When the furnace 1 rotates, the material twice in Ks1, each turn enters each cell formed by the adjacent partitions 3, and moves in it with lifting and pouring, which ensures high efficiency. The absence of hinges that come into contact with hot gases and can only be made of metal increases reliability and, therefore, efficiency, since links 4 can be made of refractory bricks or heat-resistant concrete, therefore, the heat exchanger can be shifted further to the hot end furnace 1.

The ropes 5 can be made in the form of flexible elements, for example, tro (Sov, which provides greater flexibility of the work, as compared to rigid rods 5, which are quickly destroyed by fatigue.

The ends of tg 5 for: are fixed on the furnace body 1 through the springs b, which provides constant tension and, therefore, independence of the sagging of the partitions 3 during rotation (with a larger sagging there will be a big turn; links 4, which may cause damage to the edges of the links four). In liner 2, there are depressions 7, into which the extreme links 4 are pinched. This provides protection of the grams 6 from the influence of hot gases. The edges of the links 4 in the place adjoining each other are repaired with ceilings 8 and 9, which eliminates spilling of the material, and hence dusting.

In the extreme links x 4, there are windows 10 at the hot end, which prevent material from falling into the gas stream along the edges from the hot end of the furnace, since when the extreme partition 3 is raised from the lower position, the material does not rise up due to the window 10. The material lifted by the adjacent section of the partition 3 without a window 10, due to the inclination of the furnace 1 and the flowability of the material moves along the section of the partition 3 with the windows 10, it does not have time to reach its edge, since the length of this section is determined by the absence of material scattering; The streamlined shape 11 is made to avoid material lifting.
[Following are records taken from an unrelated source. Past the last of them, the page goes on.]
==> flow/run.sh <==
#!/bin/bash
# OpenROAD 26Q1-2900-gdf79404cd8, Yosys 0.63+post, stock flow scripts
make -C /OpenROAD-flow-scripts/flow DESIGN_CONFIG=/design/flow/config.mk WORK_HOME=/design/flow/orfs finish
==> flow/constraint.sdc <==
current_design convolution

set clk_period 13.2
set clk_io_pct 0.2

create_clock -name clk0 -period $clk_period [get_ports {iCLK}]

set non_clock_inputs [all_inputs -no_clocks]
set_input_delay [expr $clk_period * $clk_io_pct] -clock clk0 $non_clock_inputs
set_output_delay [expr $clk_period * $clk_io_pct] -clock clk0 [all_outputs]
Link 4 is made of composite, with the outer surface of the links 4 lined with refractory bricks or heat-resistant concrete.

The sections of the cells are rotated relative to each other from 180 to so that on the partitions 3, at any position of the furnace 1, there is material and hot gases are in contact with it.

The use of the proposed heat exchanger increases efficiency, since the absence of hinged joints in contact with hot gases, which can only be made from me-. tall, makes it possible to move the part of 4 partitions 3 made of heat-resistant concrete or refractory brick to a zone of higher temperatures.

We offer the proposed design more reliable in operation.

the invention

Formula

1. A cell heat exchanger of a rotary kiln, containing cell sections, arranged in series along the axis of the kiln, with the circumferential displacement of one section relative to another and formed by partitions parallel to each other and the kiln axis made of overlapping

Claims (6)

Claim 1. Cellular heat exchanger of a rotary kiln, containing sections of cells arranged sequentially along the axis of the kiln with offset along the circumference of one section relative to the other and formed by partitions parallel to each other and the kiln axis, made of separate joints pivotally connected to each other, characterized in that , in order to increase the efficiency of heat transfer, the links are interconnected and the furnace body using rods. 2. Heat exchanger according to π. 1, characterized in that the yen traction in the form of flexible elements. 3. The heat exchanger according to paragraphs. 1 and characterized by the fact that the ends ₍ rods in the place of their attachment to the furnace body are spring-loaded. 4. The heat exchanger according to paragraphs. 1-3, characterized in that the extreme links of the partitions are recessed into the lining of the furnace 2 about t. 10 (0.05 t 0.25) V 5. The heat exchanger according to paragraphs. 1-4, characterized in that the partitions adjacent to the furnace body of the outermost part of the furnace from the hot end of the furnace are made with windows. 6. The heat exchanger according to paragraphs. 1-5, characterized in that the links are made of heat-resistant material.